Entre laberintos de osarios que a la vista parecen interminables, los investigadores de la DAF también dedican una parte de sus afanes a capacitar al personal del MNA o de otros museos, a la vez que a compartir el conocimiento que generan con el público en general, a través de conferencias, libros de divulgación o exposiciones temporales.
Entrevistas:
- Maria del Carmen Lerma Gómez, responsable académica del Centro de Resguardo de Restos Humanos de la DAF
- David Volcanes Vidal, responsable técnico del Centro de Resguardo de Restos Humanos de la DAF
- Samantha Vargas Velasco, técnico en Antropología Física, DAF
- Adriana Zamora Herrera, técnico en Antropología Física, DAF
- Karen Hernández Gutiérrez, estudiante de Historia en la ENAH y prestadora de servicio social
- Abril Machain Castillo, estudiante de Antropología Física en la ENAH y prestadora de servicio social
Bibliografía:
Torres Sanders, L., & Romero Monteverde, A. de J. (2008). Los pericúes de Monte Cuevoso, Baja California Sur: su entorno, costumbres y salud. Arqueología, (39), 5–20. Recuperado a partir de https://revistas.inah.gob.mx/index.php/arqueologia/article/view/3570.

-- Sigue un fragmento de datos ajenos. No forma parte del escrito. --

$ cat src/hdl/qrht_pkg.sv
`timescale 1ns / 1ps
package qrht_pkg;

	localparam logic [1:0] MODE_STORE  = 2'd0;
	localparam logic [1:0] MODE_ENABLE = 2'd1;
	localparam logic [1:0] MODE_QUERY  = 2'd2;

	localparam logic [1:0] CFG_VIEW_WIDTH  = 2'd0;
	localparam logic [1:0] CFG_VIEW_HEIGHT = 2'd1;
	localparam logic [1:0] CFG_AXIS_TOL    = 2'd2;
	localparam logic [1:0] CFG_CROSS_TOL   = 2'd3;

	localparam logic [12:0] VIEW_RESET      = 13'd512;
	localparam logic [15:0] AXIS_TOL_RESET  = 16'd7;
	localparam logic [39:0] CROSS_TOL_RESET = 40'd28147497671;

	localparam int DIV_W = 32;
	localparam int MUL_W = 27;
	localparam int PROD_W = 2 * MUL_W;
	localparam int ACC_W = 77;

	typedef logic signed [23:0] img_t;
	typedef logic signed [24:0] rel_t;

	typedef struct packed {
		rel_t x;
		rel_t y;
	} corner_rel_t;

	typedef enum logic [4:0] {
		ST_IDLE,
		ST_CX_MUL,
		ST_CX_DST,
		ST_CX_DIV,
		ST_CY_MUL,
		ST_CY_DST,
		ST_CY_DIV,
		ST_DISPATCH,
		ST_REG_CHECK,
		ST_LOAD,
		ST_EDGE,
		ST_M1,
		ST_M2,
		ST_M3,
		ST_M4,
		ST_M5,
		ST_M6,
		ST_SCAN,
		ST_REG_END,
		ST_DONE
	} state_t;

	function automatic logic [24:0] mag25(input rel_t v);
		logic [24:0] m;
		m = v[24] ? 25'(-v) : 25'(v);
		return m;
	endfunction

	function automatic logic opposite(input rel_t a, input rel_t b);
		logic ap, an, bp, bn;
		ap = !a[24] && (a != '0);
		an = a[24];
		bp = !b[24] && (b != '0);
		bn = b[24];
		return (ap && bn) || (an && bp);
	endfunction

	function automatic img_t sat_img(input logic neg, input logic [DIV_W-1:0] m);
		img_t r;
		if (neg) begin
			if (m > DIV_W'(32'd8388608))
				r = 24'sh800000;
			else
				r = img_t'(-m[23:0]);
		end else begin
			if (m > DIV_W'(32'd8388607))
				r = 24'sh7FFFFF;
			else
				r = img_t'(m[23:0]);
		end
		return r;
	endfunction

endpackage

$ cat src/hdl/qrht_mul.sv
`timescale 1ns / 1ps
module qrht_mul import qrht_pkg::*; (
	input  logic                     clk,
	input  logic signed [MUL_W-1:0]  a,
	input  logic signed [MUL_W-1:0]  b,
	output logic signed [PROD_W-1:0] prod
);

	logic signed [PROD_W-1:0] prod_q;

	always_ff @(posedge clk) begin
		prod_q <= a * b;
	end

	assign prod = prod_q;

endmodule

$ cat config.mk
export PLATFORM = sky130hd
export DESIGN_NAME = qrht_mul
export DESIGN_NICKNAME = d
export VERILOG_FILES = /design/src/hdl/qrht_pkg.sv /design/src/hdl/qrht_mul.sv
export SDC_FILE = /design/constraint.sdc
export NUM_CORES = 2
export LEC_CHECK = 0
export BUFFER_PORTS_ARGS = -buffer_cell sky130_fd_sc_hd__buf_4
export CORE_ASPECT_RATIO = 2
export CORE_UTILIZATION = 48
export DETAILED_ROUTE_END_ITERATION = 12
export PLACE_DENSITY = 0.65
export RECOVER_POWER = 50
export SYNTH_ARGS = -nofsm -noshare
export SYNTH_HDL_FRONTEND = slang
export SYNTH_SLANG_ARGS = --single-unit
$ cat constraint.sdc
create_clock -name clk -period 8.67 [get_ports clk]
set_input_delay 0.4335 -clock clk [delete_from_list [all_inputs] [get_ports clk]]
set_output_delay 0.4335 -clock clk [all_outputs]
set_load 0.05 [all_outputs]
* Word-level counts from Yosys, hierarchy flattened *
Index checks and enable logic that the tools add are counted.

word-level totals
  memories kept = 0
  RAM bits = 0
  output and inout port bits = 54
  bits in latches = 0
  bits in read-only memories = 0
  flip-flop bits (word level) = 54

operators by class
  divide/modulo/power cells = 0
  add/sub/neg operators = 0
  reductions and logical operators = 0
  order comparisons = 0
  equality and inequality tests = 0
  muxes and demuxes = 0
  shift-type cells = 0
  bitwise gates (word level) = 0
  multipliers = 1

operators with widths
  kind                                            count
  27-bit by 27-bit multiplier with 54-bit output  1

* Logic depth before layout (Yosys ltp) *
  word-level depth = 1
  depth in mapped cells = 28
  gate-level depth less buffers = 25

* Least setup slack after synthesis *
No wires, ideal clock.

  path kind = input to register
  start point = in b[7]
  end point = reg prod_q[53], in the netlist prod[53]
  stages on the path = 24
  data arrival time = 7.036 ns
  path buffers = 3
  slack = 1.510 ns
  cell sequence = clkbuf_1 > clkbuf_1 > nand2_1 > fa_1 > inv_1 > fa_1 > inv_1 > fa_1 > inv_1 > fa_1 > fa_1 > fa_1 > fa_1 > ha_1 > clkbuf_8 > a21o_1 > a21o_1 > a21o_1 > a21o_1 > a21oi_1 > o211ai_1 > a31o_1 > a2111oi_4 > nor3_2

between the ends
  word-level cells in the longest chain between the ends = 1

RTL lines
  what                                            line            source
  from (decl)                                     qrht_mul.sv:5   input logic signed [MUL_W-1:0] b,
  27-bit by 27-bit multiplier with 54-bit output  qrht_mul.sv:12  prod_q <= a * b;
  to (signal assigned)                            qrht_mul.sv:12
  to (decl)                                       qrht_mul.sv:9   logic signed [PROD_W-1:0] prod_q;

No other way between the ends.

* Worst setup path in the final report *
  start point = in a[0]
  end point = reg prod_q[47], in the netlist prod[47]

between the ends
  word-level cells in the longest chain between the ends = 1

RTL lines
  what                                            line            source
  from (decl)                                     qrht_mul.sv:4   input logic signed [MUL_W-1:0] a,
  27-bit by 27-bit multiplier with 54-bit output  qrht_mul.sv:12

No other way between the ends.

==> metrics <==
result of the run=finished, violations left; violations in the final reports=design-rule violations, max-capacitance violations, max-slew violations; CP Data Required Time=8.86 ns; predominant post-synthesis flop cell=sky130_fd_sc_hd__dfxtp_1; antenna violations before repair=1; number of flip-flops and latches in the synthesized netlist=54; launching element type of the critical path=input port; global-route wire length before repair=128700 um; Die Width=171.7 um; number of different library cells in the post-synthesis netlist=65; clk root buf=sky130_fd_sc_hd__clkbuf_16; Post-synth EDFFs=0; cell family contributing the most delay on the critical path=adder cells; top-level port count=109; remaining number of nets flagged by the antenna check after routing=0; final-layout fill cell count=5544; initial standard-cell utilization of the core=48.40%; CP max-delay cell=sky130_fd_sc_hd__clkbuf_1; number of global-route vias before repair=23320; post-CTS setup buffers=0; Initial DRC Count=933; fraction of the mapped netlist area in adder cells=62.29%; post-cts resize count=0; data arrival at the endpoint of the critical path=7.99 ns; Port-buffer cells=108; share of cells above drive strength 1=3.127%; max-capacitance violation count=1; max-slew violation count=28; area after detailed placement=28800 um2; count of TritonRoute iterations in the first routing pass=9; area inside the core boundary=57090 um2; warning count from the yosys run=0; transition time of the tightest slew-check pin=1.674 ns; Hold Violations, Final=0; finished layout cell area=28750 um2; via count=20110; area of all sequential standard cells=1081 um2; Total Routing Usage GR=30.74%; final clock period utilization by the worst path=89.90%; type of the most critical hold path=in2reg; RD Place Congestion=0.9529; endpoint class of the critical path=register; most numerous cell on the critical path=sky130_fd_sc_hd__fa_1; Cell Rows=124; pin count of the biggest net entering global routing=28; maximum buffer depth of the clock tree=2; number of sinks on the clock net=54; final-layout setup total negative slack=0 ns; half-perimeter wire length of the detailed placement result=69570 um; post-synthesis compound-gate area fraction=4.274%; number of buffers created by CTS=5; number of antenna repair diodes=0; routed wire length=84830 um; Worst Path Max Fanout=27; Clk pin slew, worst setup/hold paths=0.09 ns; buffer and inverter count on the worst path=4; overflow left after global routing=0; XOR/XNOR share of the synthesized area=1.807%; post-route setup slack=0.8756 ns; Period minus WS final=7.794 ns; combinational family with the most area after synthesis=adder cells; fraction of the yosys area taken by sequential cells=3.912%; combined area of all synthesized cells=27630 um2; RSZ-0062 raised after global routing=no; Highest Clock Rate=0.1283 GHz; longest individual stage delay on the worst path=1.17 ns; overall die height=341.3 um; area overhead of the layout relative to synthesis=4.039%; DR DRC count=1; average footprint of a synthesized cell=9.307 um2; number of setup violations in the final report=0; fin util=50.35%; relative max-transition margin=-11.62%; clock tree from TritonCTS=done; Via-to-Cell Ratio=5.439; H-tree lvl count=2; classification of the worst setup path=in2reg; simple-gate share of the synthesized area=14.33%; share of synthesized registers carrying an async set or reset=0%; cells traversed along the worst timing path=clkbuf_1, nand2b_1, fa_1, fa_1, inv_1, fa_1, fa_1, fa_1, fa_1, inv_1, fa_1, inv_1, ha_1, nand4_1, nor2_1, nand3_1, a2111oi_0, a211oi_2, a21oi_2, a22o_1, o311ai_1; total nets after synthesis=3943; hold buffer count at CTS=0; footprint of the multi-input gates=22850 um2; post-place setup slack=0.8137 ns; mux cell area share after synthesis=0%; number of flip-flops under the largest register name=54; wire per inst=22.94 um; total number of nets in the final design=3915; Post-Syn Instances=2969; Die Footprint=58590 um2
routing by layer:
metal,wire (um),global-route usage (%),up-vias
li1,-,-,8324
met1,22510,25.92,10450
met2,46140,56.38,889
met3,4656,4.858,448
met4,11520,34.10,0
met5,0,0,-
layout by cell type, fill, tap and decap left out, types with 14 or more instances in the layout:
cell type                    n
sky130_fd_sc_hd__inv_1     822
sky130_fd_sc_hd__xor2_1     14
sky130_fd_sc_hd__xnor2_1    43
sky130_fd_sc_hd__nor2_1     42
sky130_fd_sc_hd__fa_1      761
sky130_fd_sc_hd__buf_4      58
sky130_fd_sc_hd__clkbuf_1   53
sky130_fd_sc_hd__nand2_1   421
sky130_fd_sc_hd__a21oi_1    36
sky130_fd_sc_hd__and2_1    298
sky130_fd_sc_hd__a21o_1     41
sky130_fd_sc_hd__ha_1      158
sky130_fd_sc_hd__dfxtp_1    54
cell usage after synthesis, types with 3 or more instances:
cell,count,area [um2]
sky130_fd_sc_hd__nand4_1,9,56.30
sky130_fd_sc_hd__buf_2,3,15.01
sky130_fd_sc_hd__xor2_1,14,122.6
sky130_fd_sc_hd__o211ai_1,3,22.52
sky130_fd_sc_hd__ha_1,158,1977
sky130_fd_sc_hd__nand2b_1,11,68.82
sky130_fd_sc_hd__or2_2,3,18.77
sky130_fd_sc_hd__a21oi_1,36,180.2
sky130_fd_sc_hd__xnor2_1,43,376.6
sky130_fd_sc_hd__nand2_1,421,1580
sky130_fd_sc_hd__inv_1,822,3085
sky130_fd_sc_hd__and3_1,5,31.28
sky130_fd_sc_hd__fa_1,761,15230
sky130_fd_sc_hd__and2_1,299,1871
sky130_fd_sc_hd__nand3_1,9,45.04
sky130_fd_sc_hd__nor2_1,42,157.7
sky130_fd_sc_hd__a2111oi_0,3,26.28
sky130_fd_sc_hd__o21ai_0,11,55.05
sky130_fd_sc_hd__o21ai_1,6,30.03
sky130_fd_sc_hd__a21o_2,3,26.28
sky130_fd_sc_hd__a211oi_1,7,52.55
sky130_fd_sc_hd__o21bai_1,10,75.07
sky130_fd_sc_hd__a21o_1,41,307.8
sky130_fd_sc_hd__clkbuf_1,136,510.5
sky130_fd_sc_hd__nor3_1,4,20.02
sky130_fd_sc_hd__a31oi_1,6,37.54
sky130_fd_sc_hd__dfxtp_1,54,1081
final timing paths:
path	startpoint	cells past startpoint	slack, ns	end
max	a[0]	21	0.88	prod[47]
min	b[0]	2	0.58	prod[0]
cells by family (layout without fill, tap and decap cells):
logic type / count (synthesis) / count (layout)
adders and majority gates: 919 / 919
AOI/OAI and AO/OA: 155 / 155
DFF: 54 / 54
buffers and inverters: 968 / 941
and+or+nand+nor: 816 / 816
xor gates and xnor gates: 57 / 57
stage by stage:
step	hold slack, ns	cells
after floorplan	0.6851	2969
after global placement	0.8862	3690
after detailed placement	0.8861	3690
after CTS	0.5699	3698
after global routing	0.5845	3698
final	0.5788	3698
final cells by class:
class,count,area share (%)
multi-input combinational,1947,79.48
inverter,822,10.73
timing repair buffer,111,2.207
clock inverter,3,0.09140
tap,756,3.290
sequential,54,3.760
clock buffer,5,0.4352
Power is not shown: default switching activity piles up to over one toggle a cycle in this logic, so the estimate is an artifact.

[1] Se estima que al momento del contacto con los europeos, en el siglo XVI, había 3000 pericúes habitando en el sur de la península. Dos siglos después, las crónicas de los jesuitas indican que su población era de 300 miembros, ninguno de los cuales hablaba ya la lengua pericú. Torres Sanders et al., 2008.
[2] Ubicado en el número 13 de la calle de Moneda, en la Ciudad de México, este recinto es el antecedente directo del MNA, actualmente es la sede del Museo Nacional de las Culturas del Mundo.

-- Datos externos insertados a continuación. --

===== src/hdl/qrht_div.sv =====
`timescale 1ns / 1ps
module qrht_div import qrht_pkg::*; (
	input  logic             clk,
	input  logic             arst_n,
	input  logic             start,
	input  logic [DIV_W-1:0] num,
	input  logic [12:0]      den,
	output logic             busy,
	output logic [DIV_W-1:0] quo
);

	logic             busy_q;
	logic [4:0]       cnt_q;
	logic [12:0]      rem_q;
	logic [12:0]      den_q;
	logic [DIV_W-1:0] quo_q;
	logic [14:0]      diff;

	assign diff = {1'b0, rem_q, quo_q[DIV_W-1]} - {2'b00, den_q};

	always_ff @(posedge clk or negedge arst_n) begin
		if (!arst_n) begin
			busy_q <= 1'b0;
			cnt_q  <= '0;
		end else if (start) begin
			busy_q <= 1'b1;
			cnt_q  <= '0;
		end else if (busy_q) begin
			cnt_q <= cnt_q + 5'd1;
			if (cnt_q == 5'(DIV_W - 1))
				busy_q <= 1'b0;
		end
	end

	always_ff @(posedge clk) begin
		if (start) begin
			rem_q <= '0;
			den_q <= den;
			quo_q <= num;
		end else if (busy_q) begin
			if (!diff[14]) begin
				rem_q <= diff[12:0];
				quo_q <= {quo_q[DIV_W-2:0], 1'b1};
			end else begin
				rem_q <= {rem_q[11:0], quo_q[DIV_W-1]};
				quo_q <= {quo_q[DIV_W-2:0], 1'b0};
			end
		end
	end

	assign busy = busy_q;
	assign quo  = quo_q;

endmodule
$ cat src/hw/rtl/itoa_pkg.sv
// Package for the radix integer-to-text converter.
// Holds the controller state type, the radix limits, the character codes and the digit glyph function.
// It has no dependencies; the top level imports it.
package itoa_pkg;

  // Controller states.
  typedef enum logic [2:0] {
    ST_IDLE,
    ST_DIV,
    ST_SIGN,
    ST_FETCH,
    ST_LOAD,
    ST_HOLD
  } itoa_state_t;

  // Radix limits and the one radix that prints a sign.
  localparam logic [4:0] RADIX_MIN = 5'd2;
  localparam logic [4:0] RADIX_MAX = 5'd16;
  localparam logic [4:0] RADIX_DEC = 5'd10;

  // ASCII codes used by the converter.
  localparam logic [7:0] CHAR_MINUS  = 8'h2D;
  localparam logic [7:0] CHAR_ZERO   = 8'h30;
  localparam logic [7:0] CHAR_LETTER = 8'h37;  // 'A' minus ten

  // Maps a digit from 0 to 15 onto '0'-'9' and 'A'-'F'.
  function automatic logic [7:0] digit_glyph(input logic [3:0] digit);
    logic [7:0] wide;
    wide = {4'h0, digit};
    if (digit < 4'd10) begin
      digit_glyph = CHAR_ZERO + wide;
    end else begin
      digit_glyph = CHAR_LETTER + wide;
    end
  endfunction

endpackage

[3] Joseph Merrick, quien en el siglo XIX fue llamado ‘El Hombre Elefante’, precisamente en los gabinetes de curiosidades y los freak shows de la época, habría padecido leontiasis ósea, entre otras enfermedades.
[4] Esta serie es testimonio de un pensamiento antropológico rebasado pero innegable. Su importancia, además, reside en que es uno de los pocos acervos de su tipo a nivel mundial, dado que muchos de sus pares en Europa fueron destruidos durante las dos guerras mundiales del siglo XX.
[5] La excepción es el área de restos momificados, donde se reciben cuerpos pero en calidad de tránsito, mientras sus recintos de origen son reubicados o remodelados. Actualmente, por ejemplo, se resguardan momias y ataúdes históricos procedentes del Templo de Santo Domingo, ubicado en la ciudad de Zacatecas.